■ Exercise details
If a line in the data holds "along", copy that line out in full.
-- -- --
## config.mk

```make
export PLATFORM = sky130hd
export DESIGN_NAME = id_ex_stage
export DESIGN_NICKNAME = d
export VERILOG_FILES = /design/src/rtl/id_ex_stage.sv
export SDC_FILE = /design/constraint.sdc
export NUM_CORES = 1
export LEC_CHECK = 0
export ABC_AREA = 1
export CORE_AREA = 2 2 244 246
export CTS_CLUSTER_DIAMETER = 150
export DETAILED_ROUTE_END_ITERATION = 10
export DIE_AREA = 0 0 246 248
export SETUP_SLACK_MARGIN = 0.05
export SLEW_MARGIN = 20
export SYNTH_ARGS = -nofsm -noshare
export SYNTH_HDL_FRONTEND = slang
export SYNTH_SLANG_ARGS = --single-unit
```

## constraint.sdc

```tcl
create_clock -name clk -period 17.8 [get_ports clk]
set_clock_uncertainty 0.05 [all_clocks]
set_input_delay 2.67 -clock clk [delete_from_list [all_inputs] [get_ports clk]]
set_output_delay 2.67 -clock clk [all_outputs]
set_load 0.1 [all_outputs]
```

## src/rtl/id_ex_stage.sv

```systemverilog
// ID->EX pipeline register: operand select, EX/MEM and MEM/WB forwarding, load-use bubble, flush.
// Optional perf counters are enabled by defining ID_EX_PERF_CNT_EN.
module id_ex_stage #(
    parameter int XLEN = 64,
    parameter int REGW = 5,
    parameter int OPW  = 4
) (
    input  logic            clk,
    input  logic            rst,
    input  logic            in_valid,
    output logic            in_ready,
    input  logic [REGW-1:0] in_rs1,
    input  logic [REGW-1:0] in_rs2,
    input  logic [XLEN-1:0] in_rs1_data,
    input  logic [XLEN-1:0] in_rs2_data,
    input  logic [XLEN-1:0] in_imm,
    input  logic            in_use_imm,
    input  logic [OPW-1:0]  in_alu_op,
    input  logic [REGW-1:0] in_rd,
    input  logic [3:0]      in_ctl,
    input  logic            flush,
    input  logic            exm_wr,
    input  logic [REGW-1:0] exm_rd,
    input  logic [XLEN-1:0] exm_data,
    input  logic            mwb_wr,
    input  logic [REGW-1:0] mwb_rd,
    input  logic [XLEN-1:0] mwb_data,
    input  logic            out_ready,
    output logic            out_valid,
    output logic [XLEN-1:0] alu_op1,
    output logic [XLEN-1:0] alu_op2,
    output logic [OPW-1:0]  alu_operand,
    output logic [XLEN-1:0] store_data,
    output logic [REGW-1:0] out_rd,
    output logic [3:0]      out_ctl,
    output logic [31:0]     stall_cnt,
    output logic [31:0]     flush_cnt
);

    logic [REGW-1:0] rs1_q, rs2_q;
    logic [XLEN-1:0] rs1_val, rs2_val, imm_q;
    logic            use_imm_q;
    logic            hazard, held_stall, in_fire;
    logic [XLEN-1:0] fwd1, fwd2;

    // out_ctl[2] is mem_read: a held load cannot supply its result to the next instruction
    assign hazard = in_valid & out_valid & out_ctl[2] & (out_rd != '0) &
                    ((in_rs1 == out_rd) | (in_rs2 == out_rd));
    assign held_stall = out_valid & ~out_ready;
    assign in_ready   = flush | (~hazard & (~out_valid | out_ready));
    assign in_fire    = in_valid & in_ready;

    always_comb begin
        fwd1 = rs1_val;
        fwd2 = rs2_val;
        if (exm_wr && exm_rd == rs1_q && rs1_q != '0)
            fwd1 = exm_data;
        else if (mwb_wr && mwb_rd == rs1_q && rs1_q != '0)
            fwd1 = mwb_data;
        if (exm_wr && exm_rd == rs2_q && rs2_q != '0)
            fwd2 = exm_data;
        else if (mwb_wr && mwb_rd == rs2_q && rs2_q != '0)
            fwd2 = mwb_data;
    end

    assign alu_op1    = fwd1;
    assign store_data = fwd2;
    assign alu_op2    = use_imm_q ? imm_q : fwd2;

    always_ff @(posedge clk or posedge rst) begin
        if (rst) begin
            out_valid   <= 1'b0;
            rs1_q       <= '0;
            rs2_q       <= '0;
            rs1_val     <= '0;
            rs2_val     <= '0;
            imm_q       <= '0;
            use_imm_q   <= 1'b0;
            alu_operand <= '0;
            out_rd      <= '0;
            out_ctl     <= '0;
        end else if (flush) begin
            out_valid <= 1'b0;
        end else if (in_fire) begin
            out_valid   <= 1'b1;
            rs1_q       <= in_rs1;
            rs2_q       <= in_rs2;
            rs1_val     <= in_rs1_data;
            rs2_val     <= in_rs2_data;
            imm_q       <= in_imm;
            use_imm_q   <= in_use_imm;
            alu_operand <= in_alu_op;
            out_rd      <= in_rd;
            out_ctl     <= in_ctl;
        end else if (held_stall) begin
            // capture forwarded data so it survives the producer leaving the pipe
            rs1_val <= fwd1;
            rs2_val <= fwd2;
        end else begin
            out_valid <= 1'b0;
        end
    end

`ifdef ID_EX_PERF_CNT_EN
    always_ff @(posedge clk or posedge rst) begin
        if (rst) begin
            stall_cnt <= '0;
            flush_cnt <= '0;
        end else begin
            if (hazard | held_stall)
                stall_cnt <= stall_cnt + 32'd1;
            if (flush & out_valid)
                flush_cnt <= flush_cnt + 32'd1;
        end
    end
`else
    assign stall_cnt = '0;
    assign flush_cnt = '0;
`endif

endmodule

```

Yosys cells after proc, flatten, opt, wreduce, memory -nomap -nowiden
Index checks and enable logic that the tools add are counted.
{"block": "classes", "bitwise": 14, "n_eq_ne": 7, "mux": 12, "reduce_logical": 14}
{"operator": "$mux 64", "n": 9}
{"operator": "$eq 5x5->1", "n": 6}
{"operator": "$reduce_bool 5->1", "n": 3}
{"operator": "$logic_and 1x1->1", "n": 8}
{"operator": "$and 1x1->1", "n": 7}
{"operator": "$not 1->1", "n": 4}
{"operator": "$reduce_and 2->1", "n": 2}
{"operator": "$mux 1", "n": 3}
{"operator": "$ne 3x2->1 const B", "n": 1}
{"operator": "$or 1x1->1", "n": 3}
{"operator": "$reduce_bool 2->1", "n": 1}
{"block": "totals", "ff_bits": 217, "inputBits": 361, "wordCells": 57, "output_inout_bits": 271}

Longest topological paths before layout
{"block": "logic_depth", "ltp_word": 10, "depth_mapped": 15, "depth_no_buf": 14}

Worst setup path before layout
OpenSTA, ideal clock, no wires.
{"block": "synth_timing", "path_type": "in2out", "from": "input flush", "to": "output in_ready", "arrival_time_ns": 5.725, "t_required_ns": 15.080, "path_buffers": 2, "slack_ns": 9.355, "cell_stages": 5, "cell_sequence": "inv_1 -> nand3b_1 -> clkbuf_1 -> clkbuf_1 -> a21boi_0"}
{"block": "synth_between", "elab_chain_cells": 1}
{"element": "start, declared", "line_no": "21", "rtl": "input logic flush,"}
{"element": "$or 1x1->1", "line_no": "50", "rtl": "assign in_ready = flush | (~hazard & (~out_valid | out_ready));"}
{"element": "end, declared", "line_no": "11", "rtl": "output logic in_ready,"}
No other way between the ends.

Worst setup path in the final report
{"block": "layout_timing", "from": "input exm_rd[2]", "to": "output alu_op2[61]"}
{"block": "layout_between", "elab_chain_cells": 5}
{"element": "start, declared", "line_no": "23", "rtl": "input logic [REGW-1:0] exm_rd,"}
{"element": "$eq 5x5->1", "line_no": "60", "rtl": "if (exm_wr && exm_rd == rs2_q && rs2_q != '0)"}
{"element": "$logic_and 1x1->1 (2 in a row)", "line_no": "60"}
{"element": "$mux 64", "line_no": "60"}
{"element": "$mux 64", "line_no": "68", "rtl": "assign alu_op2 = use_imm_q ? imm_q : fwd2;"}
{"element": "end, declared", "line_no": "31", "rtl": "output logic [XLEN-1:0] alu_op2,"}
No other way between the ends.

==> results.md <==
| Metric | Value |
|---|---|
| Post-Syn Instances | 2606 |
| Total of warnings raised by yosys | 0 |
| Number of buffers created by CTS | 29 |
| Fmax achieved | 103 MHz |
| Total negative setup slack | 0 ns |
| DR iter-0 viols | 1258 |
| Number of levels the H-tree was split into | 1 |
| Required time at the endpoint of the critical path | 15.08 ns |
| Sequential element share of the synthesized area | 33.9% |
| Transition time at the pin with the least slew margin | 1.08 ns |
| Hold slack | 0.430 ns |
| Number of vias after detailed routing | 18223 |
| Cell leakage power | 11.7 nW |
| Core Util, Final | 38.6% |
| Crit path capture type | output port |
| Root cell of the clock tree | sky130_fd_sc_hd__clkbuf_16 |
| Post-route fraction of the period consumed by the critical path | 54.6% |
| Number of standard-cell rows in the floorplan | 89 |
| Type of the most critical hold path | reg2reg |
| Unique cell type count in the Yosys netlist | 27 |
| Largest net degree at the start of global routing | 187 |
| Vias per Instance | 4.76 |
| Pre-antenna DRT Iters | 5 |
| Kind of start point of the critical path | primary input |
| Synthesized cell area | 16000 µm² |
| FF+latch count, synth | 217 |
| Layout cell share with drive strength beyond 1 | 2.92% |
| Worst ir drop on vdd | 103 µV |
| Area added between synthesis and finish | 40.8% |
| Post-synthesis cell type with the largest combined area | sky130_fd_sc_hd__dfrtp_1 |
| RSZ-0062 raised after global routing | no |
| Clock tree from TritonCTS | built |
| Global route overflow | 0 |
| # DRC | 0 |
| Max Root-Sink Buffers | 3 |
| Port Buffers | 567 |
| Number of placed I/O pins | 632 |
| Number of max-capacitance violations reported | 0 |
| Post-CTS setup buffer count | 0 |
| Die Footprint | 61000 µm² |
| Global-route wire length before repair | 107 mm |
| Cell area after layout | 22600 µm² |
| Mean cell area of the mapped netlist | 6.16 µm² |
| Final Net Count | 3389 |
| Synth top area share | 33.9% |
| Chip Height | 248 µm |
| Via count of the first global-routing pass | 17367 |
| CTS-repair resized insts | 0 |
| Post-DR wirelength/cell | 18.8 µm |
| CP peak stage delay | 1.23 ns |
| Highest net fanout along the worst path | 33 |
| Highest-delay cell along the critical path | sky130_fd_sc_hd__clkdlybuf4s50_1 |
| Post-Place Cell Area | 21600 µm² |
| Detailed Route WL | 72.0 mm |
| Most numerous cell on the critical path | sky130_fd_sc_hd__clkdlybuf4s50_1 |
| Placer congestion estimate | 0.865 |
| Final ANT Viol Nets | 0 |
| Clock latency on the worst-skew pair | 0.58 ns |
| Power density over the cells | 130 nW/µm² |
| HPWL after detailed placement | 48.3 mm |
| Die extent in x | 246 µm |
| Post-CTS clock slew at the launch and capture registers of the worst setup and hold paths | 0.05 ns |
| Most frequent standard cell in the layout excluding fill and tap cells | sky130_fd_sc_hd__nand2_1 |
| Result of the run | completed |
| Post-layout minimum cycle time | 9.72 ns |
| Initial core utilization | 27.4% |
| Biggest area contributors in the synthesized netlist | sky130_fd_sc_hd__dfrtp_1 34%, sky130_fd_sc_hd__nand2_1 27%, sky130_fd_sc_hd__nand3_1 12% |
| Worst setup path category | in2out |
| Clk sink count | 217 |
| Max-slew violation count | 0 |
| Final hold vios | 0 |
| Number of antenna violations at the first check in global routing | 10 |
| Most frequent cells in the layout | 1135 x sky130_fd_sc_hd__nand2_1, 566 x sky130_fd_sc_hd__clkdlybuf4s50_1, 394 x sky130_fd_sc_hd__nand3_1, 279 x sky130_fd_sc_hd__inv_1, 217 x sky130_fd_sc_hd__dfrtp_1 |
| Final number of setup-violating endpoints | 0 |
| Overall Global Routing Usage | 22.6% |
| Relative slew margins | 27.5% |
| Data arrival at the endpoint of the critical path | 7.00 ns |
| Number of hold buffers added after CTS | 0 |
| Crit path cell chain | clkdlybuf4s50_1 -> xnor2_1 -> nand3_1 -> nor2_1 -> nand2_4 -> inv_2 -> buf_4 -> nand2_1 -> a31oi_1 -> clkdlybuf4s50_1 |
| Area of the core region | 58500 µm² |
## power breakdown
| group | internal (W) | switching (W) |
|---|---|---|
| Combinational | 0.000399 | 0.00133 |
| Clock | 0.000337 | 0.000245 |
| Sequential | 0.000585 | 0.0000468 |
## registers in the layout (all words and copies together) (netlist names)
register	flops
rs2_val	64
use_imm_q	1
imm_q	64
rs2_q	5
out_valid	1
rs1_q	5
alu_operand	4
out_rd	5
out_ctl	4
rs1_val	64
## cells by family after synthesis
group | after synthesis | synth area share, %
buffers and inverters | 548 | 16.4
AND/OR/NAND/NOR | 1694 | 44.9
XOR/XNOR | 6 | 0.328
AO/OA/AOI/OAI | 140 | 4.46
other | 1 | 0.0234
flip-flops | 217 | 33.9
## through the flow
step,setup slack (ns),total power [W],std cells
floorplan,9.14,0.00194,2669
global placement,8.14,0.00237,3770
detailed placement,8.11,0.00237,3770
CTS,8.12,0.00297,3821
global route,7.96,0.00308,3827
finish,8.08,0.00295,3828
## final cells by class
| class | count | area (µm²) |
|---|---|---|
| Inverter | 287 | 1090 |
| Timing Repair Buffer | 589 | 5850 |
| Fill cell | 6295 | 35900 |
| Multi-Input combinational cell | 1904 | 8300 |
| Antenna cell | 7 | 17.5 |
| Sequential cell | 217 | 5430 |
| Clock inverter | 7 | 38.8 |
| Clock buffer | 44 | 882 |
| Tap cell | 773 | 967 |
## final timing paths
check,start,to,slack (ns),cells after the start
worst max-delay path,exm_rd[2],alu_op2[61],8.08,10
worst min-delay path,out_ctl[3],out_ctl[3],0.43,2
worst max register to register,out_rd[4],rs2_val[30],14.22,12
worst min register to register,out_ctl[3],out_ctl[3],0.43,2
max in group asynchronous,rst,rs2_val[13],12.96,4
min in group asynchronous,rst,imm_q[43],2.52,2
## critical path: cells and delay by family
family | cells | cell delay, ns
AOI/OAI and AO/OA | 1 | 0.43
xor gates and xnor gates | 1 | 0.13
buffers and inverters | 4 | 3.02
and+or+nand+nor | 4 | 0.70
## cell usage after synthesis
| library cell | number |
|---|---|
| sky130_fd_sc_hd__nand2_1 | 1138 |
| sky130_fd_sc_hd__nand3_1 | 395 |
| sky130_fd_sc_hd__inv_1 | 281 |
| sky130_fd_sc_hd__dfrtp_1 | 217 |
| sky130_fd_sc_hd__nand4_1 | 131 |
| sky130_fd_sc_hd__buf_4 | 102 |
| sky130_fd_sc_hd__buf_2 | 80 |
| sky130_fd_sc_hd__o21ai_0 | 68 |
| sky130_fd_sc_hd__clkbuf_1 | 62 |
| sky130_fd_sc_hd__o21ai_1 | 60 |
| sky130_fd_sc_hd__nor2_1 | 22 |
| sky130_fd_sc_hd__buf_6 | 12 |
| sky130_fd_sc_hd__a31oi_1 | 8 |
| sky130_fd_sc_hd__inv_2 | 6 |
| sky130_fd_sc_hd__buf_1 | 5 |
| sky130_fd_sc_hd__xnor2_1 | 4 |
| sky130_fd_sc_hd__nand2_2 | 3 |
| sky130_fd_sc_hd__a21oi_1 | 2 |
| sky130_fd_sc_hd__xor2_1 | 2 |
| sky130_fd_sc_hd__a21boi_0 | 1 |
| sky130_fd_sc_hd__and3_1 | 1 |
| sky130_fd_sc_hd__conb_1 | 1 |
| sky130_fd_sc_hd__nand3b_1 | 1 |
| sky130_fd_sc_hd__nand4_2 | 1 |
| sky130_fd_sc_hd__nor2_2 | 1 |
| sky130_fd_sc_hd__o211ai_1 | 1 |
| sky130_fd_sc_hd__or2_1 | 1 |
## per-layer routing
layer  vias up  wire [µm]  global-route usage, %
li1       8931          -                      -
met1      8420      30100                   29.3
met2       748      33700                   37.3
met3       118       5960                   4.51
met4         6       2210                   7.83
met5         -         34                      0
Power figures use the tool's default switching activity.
-- -- --
■ Solution
| Highest net fanout along the worst path | 33 |
| Highest-delay cell along the critical path | sky130_fd_sc_hd__clkdlybuf4s50_1 |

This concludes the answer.